If stress is still unresolved after the above three systems are well deployed, the body, in its final attempt to overcome stress, activates the adrenomedullary hormonal system (AHS). Again, it is likely that this system is already on alert and may now be activated from earlier phases, perhaps less intense. As the body enters advanced phases of Adrenal Exhaustion, the AHS goes on full throttle. A larger amount of epinephrine and a smaller amount of norepinephrine are released from the adrenal medulla directly into the blood stream, flooding the body. This ensures that the vital organs, such as the brain and the heart, get the necessary blood flow and thus oxygen for survival. Other less important systems for survival sacrifice temporarily, such as reproduction and the gastric system. The AHS is designed to be a temporary anti-stress measure. Long term stimulation without adequate rest of the AHS may lead to dysfunction, putting the body into a state of disequilibrium. This frequently appears in sufferers who take metabolic stimulants to keep up their energy when faced with fatigue, not knowing that this strategy can be harmful to the AHS.

If not reversed on a timely basis, the overall anti-stress hormonal supply continues to deteriorate. Cortisol and other hormones become grossly dysregulated and severely depleted. This generally occurs in advanced phases of Adrenal Exhaustion. In its last ditch attempt to increase production, undesirable positive feedback loops may be activated. They are inherently unstable. Crashes are common. If not reversed, the body is inevitably down-regulated and draws nearer to failure with time, as it runs out of necessary basic reserve to prime the hormonal pump for basic function. To conserve energy, the body surrenders and turns to activating the remaining survival mode. This is accomplished by down-regulation of bodily functions. This effectively reduces energy output to a level close to a vegetative state as the final preparation for impending collapse. It comes as no surprise that those with advanced AFS are invariably incapacitated and bedridden.

Who is in Control?

From a neuroendocrinological perspective, it is clear that the body's multiple ant-stress pathways offer redundancy systems to handle stress in the vast majority of the time. It has ensured survival of our species for quite some time. What is confusing clinically in AFS is that these pathways can be activated a few at a time, or all at once, quickly or slowly, as the body sees appropriate for that moment in time.

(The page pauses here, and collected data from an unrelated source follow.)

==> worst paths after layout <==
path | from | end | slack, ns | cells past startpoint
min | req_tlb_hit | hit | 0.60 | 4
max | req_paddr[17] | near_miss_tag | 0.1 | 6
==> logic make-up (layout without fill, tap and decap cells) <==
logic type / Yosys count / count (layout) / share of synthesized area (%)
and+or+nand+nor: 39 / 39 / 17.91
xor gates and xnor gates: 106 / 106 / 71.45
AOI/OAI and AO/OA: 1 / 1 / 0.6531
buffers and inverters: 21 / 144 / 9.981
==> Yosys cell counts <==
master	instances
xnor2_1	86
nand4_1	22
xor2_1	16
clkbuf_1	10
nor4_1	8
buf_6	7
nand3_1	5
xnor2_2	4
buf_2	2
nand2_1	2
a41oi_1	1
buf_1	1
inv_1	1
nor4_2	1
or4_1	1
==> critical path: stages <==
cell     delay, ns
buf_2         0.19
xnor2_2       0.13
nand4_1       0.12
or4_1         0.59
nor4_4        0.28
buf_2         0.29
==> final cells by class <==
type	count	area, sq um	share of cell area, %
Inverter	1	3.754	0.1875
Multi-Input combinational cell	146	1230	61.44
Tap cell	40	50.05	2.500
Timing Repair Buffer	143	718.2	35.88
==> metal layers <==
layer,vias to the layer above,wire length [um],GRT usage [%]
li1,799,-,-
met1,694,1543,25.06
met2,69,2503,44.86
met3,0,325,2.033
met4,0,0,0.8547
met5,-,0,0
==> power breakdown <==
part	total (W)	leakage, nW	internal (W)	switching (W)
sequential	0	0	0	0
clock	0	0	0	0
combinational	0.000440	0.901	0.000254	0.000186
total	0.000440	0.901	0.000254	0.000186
==> src/logic/a800_pkg.sv <==
/*
 * Shared constants and types for the host glue of the 8-bit computer core.
 * Every RTL block that needs a width, a bank or machine code, or one of the
 * reset and mouse limits imports this package with a wildcard.
 */

package a800_pkg;

	// ========================================
	// Address widths
	// ========================================
	localparam int OS_AW      = 14;
	localparam int BASIC_AW   = 13;
	localparam int CPU_ROM_AW = 15;

	// Read value of padded or unmapped ROM space
	localparam logic [7:0] PAD_BYTE = 8'hFF;

	// ROM bank identity, also the order of the in-use mask
	typedef enum logic [1:0] {
		ROM_XL    = 2'd0,
		ROM_BASIC = 2'd1,
		ROM_OSA   = 2'd2,
		ROM_OSB   = 2'd3
	} rom_bank_e;

	// Machine selection as it arrives on the 2-bit input
	typedef enum logic [1:0] {
		MACH_XL_BASIC = 2'd0,
		MACH_XL       = 2'd1,
		MACH_OS_A_800 = 2'd2,
		MACH_OS_B_800 = 2'd3
	} machine_e;

	// ========================================
	// Load reset and mouse limits
	// ========================================
	localparam int LOAD_RESET_CYCLES = 64;
	localparam int LOAD_CNT_W        = $clog2(LOAD_RESET_CYCLES);

	localparam int MOUSE_STEP_MAX = 10;
	localparam int AXIS_MIN       = -128;
	localparam int AXIS_MAX       = 127;

endpackage

==> src/logic/rom_load_if.sv <==
/*
 * One decoded download write on its way to the ROM banks.
 * The decoder drives it through source, every bank listens through sink
 * and picks the strobes that carry its own bank code.
 */

`timescale 1ns/100ps

interface rom_load_if import a800_pkg::*; ();

	logic [OS_AW-1:0] addr;
	logic [7:0]       data;
	logic             wr;
	rom_bank_e        bank;

	modport source (
		output addr,
		output data,
		output wr,
		output bank
	);

	modport sink (
		input addr,
		input data,
		input wr,
		input bank
	);

endinterface
**config.mk**
```make
export PLATFORM = sky130hd
export DESIGN_NAME = irq_stim_gen
export DESIGN_NICKNAME = d
export VERILOG_FILES = /design/src/logic/soc_mem_pkg.sv /design/src/logic/irq_stim_gen.sv
export SDC_FILE = /design/constraint.sdc
export NUM_CORES = 1
export LEC_CHECK = 0
export ABC_AREA = 1
export BUFFER_PORTS_ARGS = -buffer_cell sky130_fd_sc_hd__clkbuf_2
export CAP_MARGIN = 20
export CORE_ASPECT_RATIO = 1.2
export CORE_MARGIN = 2
export CORE_UTILIZATION = 35
export CTS_CLUSTER_DIAMETER = 50
export DETAILED_ROUTE_END_ITERATION = 10
export GPL_ROUTABILITY_DRIVEN = 0
export SLEW_MARGIN = 10
export SYNTH_ARGS = -nofsm -noshare
export SYNTH_HDL_FRONTEND = slang
export SYNTH_SLANG_ARGS = --single-unit
```
**constraint.sdc**
```tcl
create_clock -name clk -period 1.3 [get_ports clk]
set_clock_uncertainty 0.1 [all_clocks]
set_input_delay 0.39 -clock clk [delete_from_list [all_inputs] [get_ports clk]]
set_output_delay 0.39 -clock clk [all_outputs]
set_load 0.02 [all_outputs]
```
**src/logic/soc_mem_pkg.sv**
```systemverilog
// Memory subsystem package.
// AXI4-Lite channel structs, response and decode enums, and the region map
// shared by the router, the RAMs and the top level.
package soc_mem_pkg;

  localparam int ADDR_W = 32;         // Byte address width.
  localparam int DATA_W = 32;         // One bus word per beat.
  localparam int STRB_W = DATA_W / 8; // One strobe bit per byte lane.

  localparam logic [15:0] REGION_CODE = 16'h0000; // Upper half-word of the code RAM.
  localparam logic [15:0] REGION_DATA = 16'h8000; // Upper half-word of the data RAM.

  typedef enum logic [1:0] {
    OKAY   = 2'b00,
    DECERR = 2'b11
  } axil_resp_e;

  // Result of the address decode in the router.
  typedef enum logic [1:0] {
    TGT_NONE,
    TGT_CODE,
    TGT_DATA
  } mem_target_e;

  typedef struct packed {
    logic [ADDR_W-1:0] awaddr;
    logic              awvalid;
    logic [DATA_W-1:0] wdata;
    logic [STRB_W-1:0] wstrb;
    logic              wvalid;
    logic              bready;
    logic [ADDR_W-1:0] araddr;
    logic              arvalid;
    logic              rready;
  } axil_req_t;

  typedef struct packed {
    logic              awready;
    logic              wready;
    axil_resp_e        bresp;
    logic              bvalid;
    logic              arready;
    logic [DATA_W-1:0] rdata;
    axil_resp_e        rresp;
    logic              rvalid;
  } axil_rsp_t;

  typedef struct packed {
    logic sw_irq;
    logic timer_irq;
    logic ext_irq;
  } irq_t;

endpackage

```
**src/logic/irq_stim_gen.sv**
```systemverilog
`timescale 1ns/1ps
// Interrupt stimulus generator.
// Three free-running counters drive the software, timer and external lines.
module irq_stim_gen (
  input  logic              clk,
  input  logic              rst,
  output soc_mem_pkg::irq_t irq_o
);
  logic [7:0] sw_cnt_ff;
  logic [7:0] timer_cnt_ff;
  logic [7:0] ext_cnt_ff;
  logic [7:0] next_sw;
  logic [7:0] next_timer;
  logic [7:0] next_ext;

  always_comb begin
    next_sw    = sw_cnt_ff + 8'd1;
    next_timer = timer_cnt_ff + 8'd2; // Runs twice as fast.
    next_ext   = ext_cnt_ff + 8'd1;

    irq_o.sw_irq    = sw_cnt_ff[4];    // Period of 32 cycles.
    irq_o.timer_irq = timer_cnt_ff[5]; // Period of 32 cycles, from 2n.
    irq_o.ext_irq   = ext_cnt_ff[6];   // Period of 128 cycles.
  end

  always_ff @(posedge clk) begin
    if (!rst) begin
      sw_cnt_ff    <= '0;
      timer_cnt_ff <= '0;
      ext_cnt_ff   <= '0;
    end else begin
      sw_cnt_ff    <= next_sw;
      timer_cnt_ff <= next_timer;
      ext_cnt_ff   <= next_ext;
    end
  end

endmodule

```
==> summary.json, run 1 <==
{
  "synthesis_stage_register_bit_count": {"value": 17},
  "tritoncts_num_sinks": {"value": 17},
  "synth_adder_area_share": {"value": 5.42, "unit": "%"},
  "synth_warnings": {"value": 0},
  "detailed_place.area": {"value": 707, "unit": "um2"},
  "io_pins": {"value": 5},
  "dp_hpwl": {"value": 743, "unit": "um"},
  "max_cap_viol_count": {"value": 0},
  "worstSetupEndpoint": {"value": "irq_o[0]"},
  "portBuffers": {"value": 4},
  "fmaxAchievable": {"value": 787, "unit": "MHz"},
  "path_cells": {"value": "clkbuf_4"},
  "fp.coreArea": {"value": 1850, "unit": "um2"},
  "clock_insertion_delay_worst_skew": {"value": 280, "unit": "ps"},
  "largest_family_of_logic_cells_by_synthesized_area": {"value": "simple AND/OR/NAND/NOR gates"},
  "yosysTopAreaCellShare": {"value": 49.1, "unit": "%"},
  "antenna_violations_before_repair": {"value": 0},
  "groute.usage.overall": {"value": 10.3, "unit": "%"},
  "setup_violations": {"value": 0},
  "r2r_slack": {"value": 170, "unit": "ps"},
  "wl": {"value": 979, "unit": "um"},
  "max-clock-path-buffers": {"value": 2},
  "cellPowerDensity": {"value": 1180, "unit": "nW/um2"},
  "detail_route.wl_per_cell": {"value": 8.82, "unit": "um"},
  "holdCritPathClass": {"value": "input port to flip-flop"},
  "stdcell_area": {"value": 752, "unit": "um2"},
  "final.period_utilization": {"value": 97.7, "unit": "%"},
  "clock_tree.root_cell": {"value": "sky130_fd_sc_hd__clkbuf_4"},
  "power.total": {"value": 0.889, "unit": "mW"},
  "timing.final.max_slew_violations": {"value": 0},
  "tritoncts.num_buffers": {"value": 3},
  "tritoncts": {"value": "done"},
  "worst-r2r-cell-count": {"value": 6},
  "arrival": {"value": 780, "unit": "ps"},
  "startpoint_types": {"value": "flip-flop"},
  "number_of_global_route_vias_before_repair": {"value": 459},
  "worst_path_dominant_cell_family": {"value": "flip-flops"},
  "synth-seq-area-share": {"value": 49.1, "unit": "%"},
  "diodes": {"value": 0},
  "worst_setup_hold_path_clk_slew": {"value": 100, "unit": "ps"},
  "critical_path.n_buffers_inverters": {"value": 1},
  "cp_slowest_cell": {"value": "sky130_fd_sc_hd__dfxtp_2"},
  "final_period_minus_worst_setup_slack": {"value": 1270, "unit": "ps"},
  "p_leak": {"value": 0.327, "unit": "nW"},
  "synth_compound_gate_area_share": {"value": 6.50, "unit": "%"},
  "synthToLayoutAreaGrowth": {"value": 8.48, "unit": "%"},
  "drc_errors": {"value": 0},
  "worst_ir_drop_vdd": {"value": 0.000503, "unit": "V"},
  "drt_iter0_drc": {"value": 6},
  "yosysTopAreaCell": {"value": "sky130_fd_sc_hd__dfxtp_1"},
  "viasPerCell": {"value": 4.50},
  "htree_levels": {"value": 1},
  "critPathRequiredTime": {"value": 810, "unit": "ps"},
  "synth-simple-area-share": {"value": 25.8, "unit": "%"},
  "cell_depth_of_the_worst_setup_path": {"value": 1},
  "synthesis.area": {"value": 693, "unit": "um2"},
  "yosys.area_share.xor_xnor": {"value": 1.26, "unit": "%"},
  "synthDistinctLibCells": {"value": 20},
  "finalHoldViolations": {"value": 0},
  "crit_path_max_fanout": {"value": 2},
  "final_layout_size_suffix_gt1_share": {"value": 17.4, "unit": "%"},
  "synthesis.instances": {"value": 87},
  "gr-total-overflow": {"value": 0},
  "detailroute.via_count": {"value": 500},
  "die_height": {"value": 52.8, "unit": "um"},
  "critPathLaunch": {"value": "ext_cnt_ff[6]"},
  "slew-limit-headroom": {"value": 86.9, "unit": "%"},
  "worstSetupEndpointType": {"value": "output port"},
  "yosys-mux-area-fraction": {"value": 0, "unit": "%"},
  "worst_r2r_startpoint": {"value": "ext_cnt_ff[0]"},
  "die-width": {"value": 44.6, "unit": "um"},
  "postSynthAreaPerCell": {"value": 7.97, "unit": "um2"},
  "final_cells": {"value": 111},
  "synth_top_cells_by_area": {"value": "sky130_fd_sc_hd__dfxtp_1 49%, sky130_fd_sc_hd__nand2_1 8.1%, sky130_fd_sc_hd__nor2_1 6.5%"},
  "route.antenna.remaining_nets": {"value": 0},
  "critPathMaxStageDelay": {"value": 340, "unit": "ps"},
  "grt_pass1_wl": {"value": 1.77, "unit": "mm"},
  "num-nets-final": {"value": 98},
  "path_class": {"value": "flip-flop to output port"},
  "dpl.cell_count": {"value": 106},
  "initial_core_util": {"value": 37.5, "unit": "%"},
  "mappedNetlistNets": {"value": 92},
  "grt_max_degree": {"value": 10},
  "num_rows": {"value": 17},
  "whs_path_depth": {"value": 3},
  "drt_first_pass_iters": {"value": 4},
  "die_area": {"value": 2350, "unit": "um2"},
  "endpoint_of_the_worst_slack_reg_to_reg_timing_path": {"value": "ext_cnt_ff[6]"},
  "result_of_the_run": {"value": "finished clean"},
  "fin_worst_hold_slack": {"value": 331, "unit": "ps"},
  "timing_worst_slew_pin_value": {"value": 197, "unit": "ps"}
}
==> area by class of cell <==
cell class / count / area, um2
Clock buffer: 4 / 26.3
Sequential cell: 17 / 344
Timing Repair Buffer: 5 / 35.0
Inverter: 14 / 52.6
Fill cell: 199 / 1100
Tap cell: 19 / 23.8
Multi-Input combinational cell: 52 / 270
==> synth_stat cells (all sizes together) <==
| library cell | number |
|---|---|
| dfxtp | 17 |
| nand2 | 16 |
| buf | 4 |
| nor3 | 2 |
| nor2 | 14 |
| clkinv | 2 |
| inv | 12 |
| nand3 | 5 |
| nand3b | 1 |
| ha | 3 |
| nand4 | 1 |
| o21ai | 3 |
| xnor2 | 1 |
| a21oi | 6 |
==> worst min-delay path: stages <==
cell and delay, ps:
sky130_fd_sc_hd__clkbuf_2 170, sky130_fd_sc_hd__nand2_1 90, sky130_fd_sc_hd__inv_1 30
==> worst min-delay path by stage <==
stage / end / from
2_1_floorplan: ext_cnt_ff[0] / ext_cnt_ff[0]
3_3_place_gp: timer_cnt_ff[1] / timer_cnt_ff[1]
3_5_place_dp: ext_cnt_ff[0] / ext_cnt_ff[0]
4_1_cts: sw_cnt_ff[1] / rst
5_1_grt: ext_cnt_ff[1] / rst
6_report: timer_cnt_ff[2] / rst
==> registers in the layout (all words and copies together) (netlist names) <==
name,flops
ext_cnt_ff,7
timer_cnt_ff,5
sw_cnt_ff,5
==> power by group <==
part           switching (mW)  internal, mW
combinational          0.0303        0.0208
sequential             0.0169         0.544
clock                   0.158         0.119
==> placed cells by master, fill, tap and decap left out <==
cell / n
sky130_fd_sc_hd__ha_1: 3
sky130_fd_sc_hd__nor2_1: 12
sky130_fd_sc_hd__nand3b_1: 1
sky130_fd_sc_hd__nand2_2: 1
sky130_fd_sc_hd__nor2_4: 1
sky130_fd_sc_hd__dfxtp_1: 14
sky130_fd_sc_hd__nor2_2: 1
sky130_fd_sc_hd__o21ai_0: 2
sky130_fd_sc_hd__nand4_1: 1
sky130_fd_sc_hd__a21oi_1: 6
sky130_fd_sc_hd__nor3_2: 1
sky130_fd_sc_hd__clkbuf_2: 1
sky130_fd_sc_hd__nor3_1: 1
sky130_fd_sc_hd__dfxtp_2: 3
sky130_fd_sc_hd__inv_2: 1
sky130_fd_sc_hd__nand2_1: 15
sky130_fd_sc_hd__nand3_1: 5
sky130_fd_sc_hd__inv_1: 11
sky130_fd_sc_hd__clkinv_1: 2
sky130_fd_sc_hd__clkbuf_1: 1
sky130_fd_sc_hd__clkbuf_4: 4
sky130_fd_sc_hd__xnor2_1: 1
sky130_fd_sc_hd__buf_4: 3
sky130_fd_sc_hd__o21ai_1: 1
==> per-stage QoR <==
step | TNS [ps] | util, % | setup WS (ps)
2_1_floorplan | 0 | - | 274
3_3_place_gp | 0 | 38.2 | 193
3_5_place_dp | 0 | 38.2 | 173
4_1_cts | 0 | 40.2 | 0.0775
5_1_grt | -0.121 | 40.6 | -0.121
6_report | 0 | 40.6 | 29.4
==> routing by layer <==
metal | global-route usage (%) | up-vias | routed length [um]
met5 | 0 | - | 0
met4 | 6.06 | 0 | 18
met3 | 2.07 | 2 | 26
met2 | 16.7 | 5 | 470
met1 | 12.2 | 217 | 464
li1 | - | 276 | -
==> logic make-up after synthesis <==
logic type      after synthesis
compound gates                9
fa+ha+maj                     3
simple gates                 39
flops                        17
buf+inv                      18
xor+xnor                      1
==> what timing repair did <==
item                       CTS  global route
setup endpoints to repair    3             3
hold buffers                 0             0
cloned                       0             0
gates resized for setup      5             3
setup buffers                0             1
Power figures use the tool's default switching activity.
==> run 2, diff against run 1 <==
--- a/config.mk
+++ b/config.mk
@@ -8,12 +8,15 @@
 export ABC_AREA = 1
 export BUFFER_PORTS_ARGS = -buffer_cell sky130_fd_sc_hd__clkbuf_2
 export CAP_MARGIN = 20
+export CELL_PAD_IN_SITES_DETAIL_PLACEMENT = 0
+export CELL_PAD_IN_SITES_GLOBAL_PLACEMENT = 1
 export CORE_ASPECT_RATIO = 1.2
 export CORE_MARGIN = 2
 export CORE_UTILIZATION = 35
 export CTS_CLUSTER_DIAMETER = 50
 export DETAILED_ROUTE_END_ITERATION = 10
 export GPL_ROUTABILITY_DRIVEN = 0
+export PLACE_DENSITY_LB_ADDON = 0.1
 export SLEW_MARGIN = 10
 export SYNTH_ARGS = -nofsm -noshare
 export SYNTH_HDL_FRONTEND = slang
==> constraint.sdc (replaced) <==
create_clock -name clk -period 1.6 [get_ports clk]
set_clock_uncertainty 0.1 [all_clocks]
set_input_delay 0.48 -clock clk [delete_from_list [all_inputs] [get_ports clk]]
set_output_delay 0.48 -clock clk [all_outputs]
set_load 0.02 [all_outputs]
==> run 2 against run 1 <==
Against the previous run:
- critical path depth is the same
- count of clock-buffer cells in the layout shrank 1
- worst setup slack gained 170 ps
- critical endpoint unchanged
==> summary.json, run 2 (synthesis results as in run 1) <==
{
  "portBuffers": {"value": 4, "change": "unchanged"},
  "detailed_place.area": {"value": 707, "unit": "um2", "change": "unchanged"},
  "tritoncts": {"value": "done"},
  "antenna_violations_before_repair": {"value": 0, "change": "unchanged"},
  "largest_register_ff_count": {"value": 7, "change": "unchanged"},
  "path_cells": {"value": "clkbuf_2"},
  "holdCritPathClass": {"value": "flip-flop to flip-flop"},
  "slew-limit-headroom": {"value": 86.7, "unit": "%", "change": "-0.19 points"},
  "critPathRequiredTime": {"value": 1020, "unit": "ps", "change": "+210 ps"},
  "worst_path_dominant_cell_family": {"value": "flip-flops"},
  "power.sequential.fraction": {"value": 63.0, "unit": "%", "change": "about the same"},
  "dp_hpwl": {"value": 733, "unit": "um", "change": "-1.3%"},
  "max_cap_viol_count": {"value": 0, "change": "unchanged"},
  "drt_iter0_drc": {"value": 5, "change": "-1"},
  "crit_path_max_fanout": {"value": 3, "change": "+1"},
  "startpoint_types": {"value": "flip-flop"},
  "mostFrequentLayoutCells": {"value": "17 x sky130_fd_sc_hd__dfxtp_1, 15 x sky130_fd_sc_hd__nand2_1, 12 x sky130_fd_sc_hd__nor2_1, 11 x sky130_fd_sc_hd__inv_1, 6 x sky130_fd_sc_hd__a21oi_1"},
  "worstSetupEndpointType": {"value": "output port"},
  "arrival": {"value": 820, "unit": "ps", "change": "+40 ps"},
  "tritoncts.num_buffers": {"value": 3, "change": "unchanged"},
  "globalRouteMet3Util": {"value": 3.10, "unit": "%", "change": "+1.0 points"},
  "viasPerCell": {"value": 4.47, "change": "-0.71%"},
  "clockPowerShare": {"value": 31.4, "unit": "%", "change": "+0.3 points"},
  "drt_first_pass_iters": {"value": 3, "change": "-1"},
  "die_height": {"value": 52.8, "unit": "um", "change": "unchanged"},
  "use_met2": {"value": 18.4, "unit": "%", "change": "+1.7 points"},
  "cellPowerDensity": {"value": 985, "unit": "nW/um2", "change": "-17%"},
  "final_period_minus_worst_setup_slack": {"value": 1400, "unit": "ps"},
  "grt_pass1_wl": {"value": 1.80, "unit": "mm", "change": "+1.9%"},
  "result_of_the_run": {"value": "finished clean"},
  "drc_errors": {"value": 0, "change": "unchanged"},
  "grt_max_degree": {"value": 11, "change": "+1"},
  "switch_share": {"value": 23.7, "unit": "%", "change": "+0.70 points"},
  "detail_route.wl_per_cell": {"value": 8.83, "unit": "um", "change": "about the same"},
  "rsz0062_at_grt": {"value": "false"},
  "cp_slowest_cell": {"value": "sky130_fd_sc_hd__dfxtp_1"},
  "grt_busiest_layer": {"value": "met2"},
  "clock_tree.root_cell": {"value": "sky130_fd_sc_hd__clkbuf_4"},
  "clock_insertion_delay_worst_skew": {"value": 280, "unit": "ps", "change": "about the same"},
  "top_register": {"value": "ext_cnt_ff"},
  "power.total": {"value": 0.723, "unit": "mW", "change": "-19%"},
  "timing.setup.tns": {"value": 0, "unit": "ps", "change": "unchanged"},
  "met1_usage": {"value": 11.7, "unit": "%", "change": "-0.48 points"},
  "timing.final.max_slew_violations": {"value": 0, "change": "unchanged"},
  "power.share.combinational": {"value": 5.7, "unit": "%", "change": "about the same"},
  "number_of_global_route_vias_before_repair": {"value": 452, "change": "-1.5%"},
  "postCtsSetupBuffers": {"value": 0, "change": "unchanged"},
  "htree_levels": {"value": 1, "change": "unchanged"},
  "die_area": {"value": 2350, "unit": "um2", "change": "unchanged"},
  "r2r_slack": {"value": 470, "unit": "ps", "change": "+300 ps"},
  "tritoncts_num_sinks": {"value": 17, "change": "unchanged"},
  "p_leak": {"value": 0.321, "unit": "nW", "change": "-1.9%"},
  "detailroute.via_count": {"value": 492, "change": "-1.6%"},
  "synthToLayoutAreaGrowth": {"value": 5.96, "unit": "%"},
  "top_regs": {"value": "ext_cnt_ff x7, sw_cnt_ff x5, timer_cnt_ff x5"},
  "cts_repair_resize_count": {"value": 0, "change": "-5"},
  "path_class": {"value": "flip-flop to output port"},
  "num_rows": {"value": 17, "change": "unchanged"},
  "fp.coreArea": {"value": 1850, "unit": "um2", "change": "unchanged"},
  "finalHoldViolations": {"value": 0, "change": "unchanged"},
  "initial_core_util": {"value": 37.5, "unit": "%", "change": "unchanged"},
  "total_switching_power": {"value": 0.172, "unit": "mW", "change": "-16%"},
  "num-nets-final": {"value": 97, "change": "-1.0%"},
  "gr-total-overflow": {"value": 0, "change": "unchanged"},
  "groute.usage.overall": {"value": 10.8, "unit": "%", "change": "+0.54 points"},
  "critical_path.n_buffers_inverters": {"value": 1, "change": "unchanged"},
  "timing_worst_slew_pin_value": {"value": 200, "unit": "ps", "change": "+2.86 ps"},
  "worst_setup_hold_path_clk_slew": {"value": 100, "unit": "ps", "change": "about the same"},
  "worst_ir_drop_vdd": {"value": 0.000490, "unit": "V", "change": "-2.4%"},
  "internal_power": {"value": 0.552, "unit": "mW", "change": "-19%"},
  "final_util": {"value": 39.7, "unit": "%", "change": "-0.95 points"},
  "final_layout_size_suffix_gt1_share": {"value": 14.3, "unit": "%", "change": "-3.1 points"},
  "die-width": {"value": 44.6, "unit": "um", "change": "unchanged"},
  "critPathMaxStageDelay": {"value": 360, "unit": "ps", "change": "+20 ps"},
  "io_pins": {"value": 5, "change": "unchanged"},
  "ctsHoldBuffers": {"value": 0, "change": "unchanged"},
  "max-clock-path-buffers": {"value": 2, "change": "unchanged"},
  "most_common_cell_after_layout_fill_and_taps_aside": {"value": "sky130_fd_sc_hd__dfxtp_1"},
  "wl": {"value": 971, "unit": "um", "change": "-0.82%"},
  "final.period_utilization": {"value": 87.7, "unit": "%"},
  "setup_violations": {"value": 0, "change": "unchanged"},
  "diodes": {"value": 0, "change": "unchanged"},
  "fmaxAchievable": {"value": 713, "unit": "MHz"},
  "stdcell_area": {"value": 734, "unit": "um2", "change": "-2.3%"},
  "route.antenna.remaining_nets": {"value": 0, "change": "unchanged"}
}
## run 2: cell types whose count changed in the layout (fill, tap and decap cells not counted), sizes merged
cell,change
buf,-3
clkbuf,+1
clkinv,+1
## run 2: final timing paths
check | from | endpoint | cells after the start
max reg2reg | ext_cnt_ff[1] | ext_cnt_ff[6] | 6
min | ext_cnt_ff[4] | ext_cnt_ff[4] | 2
min reg2reg | ext_cnt_ff[4] | ext_cnt_ff[4] | 2
max | ext_cnt_ff[6] | irq_o[0] | 1
## run 2: power by group through the flow
stage	combinational [mW]	sequential, mW	clock (mW)
2_1_floorplan	0.0358	0.463	0
3_3_place_gp	0.0414	0.466	0
3_5_place_dp	0.0418	0.466	0
4_1_cts	0.0422	0.456	0.240
5_1_grt	0.0492	0.459	0.261
6_report	0.0411	0.455	0.227
## run 2: per-layer routing
metal | vias up | share of wire, % | wire, um
met4 | 0 | 1.3 | 13
li1 | 275 | - | -
met1 | 212 | 50 | 485
met3 | 2 | 2.3 | 22
met2 | 3 | 46 | 449
met5 | - | 0 | 0
## run 2: metrics by stage
step	cells	setup slack (ps)	hold WS [ps]
final	110	197	350
after global routing	110	136	367
after CTS	110	176	352
after detailed placement	106	397	336
after global placement	106	458	332
after floorplan	87	563	317
## run 2: area by class of cell
cell class	count	area, um2
sequential	17	340
tap	19	23.8
timing repair buffer	4	20.0
inverter	14	52.6
multi-input combinational	52	270
clock inverter	1	5.00
fill	209	1120
clock buffer	3	22.5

The body is truly in control, despite what appears to be total confusion from a conventional medical logic perspective.

To fully appreciate the body's heroic effort to rescue us from stress, it is important to understand first that our brain is in control of our body. What one person perceives as stressful may not be for another. Based on the perceived level of stress by the mind, the body automatically activates any or all of the anti-stress mechanisms in place.

In order for us to fully grasp the big picture, clinicians and sufferers alike need to take a step back, because it is easy to be confused from a closer or subjective perspective. The picture from afar is crystal-clear-that of a body in trouble, unable to maintain homeostasis and trying all its ways and means to recover on its own with the only method it knows-activating the anti-stress mechanisms in place. It is totally logical and systematic. Symptoms are simply the messages or signs the body sends us as warning of impending danger thereby alerting us to take appropriate action. Despite a losing battle, the mind is ultimately in charge through the body's various hormonal and anti-stress pathways. Successful recovery from AFS invariably needs to factor in the requirements of the mind as well as the body. A total body approach to recovery is crucial.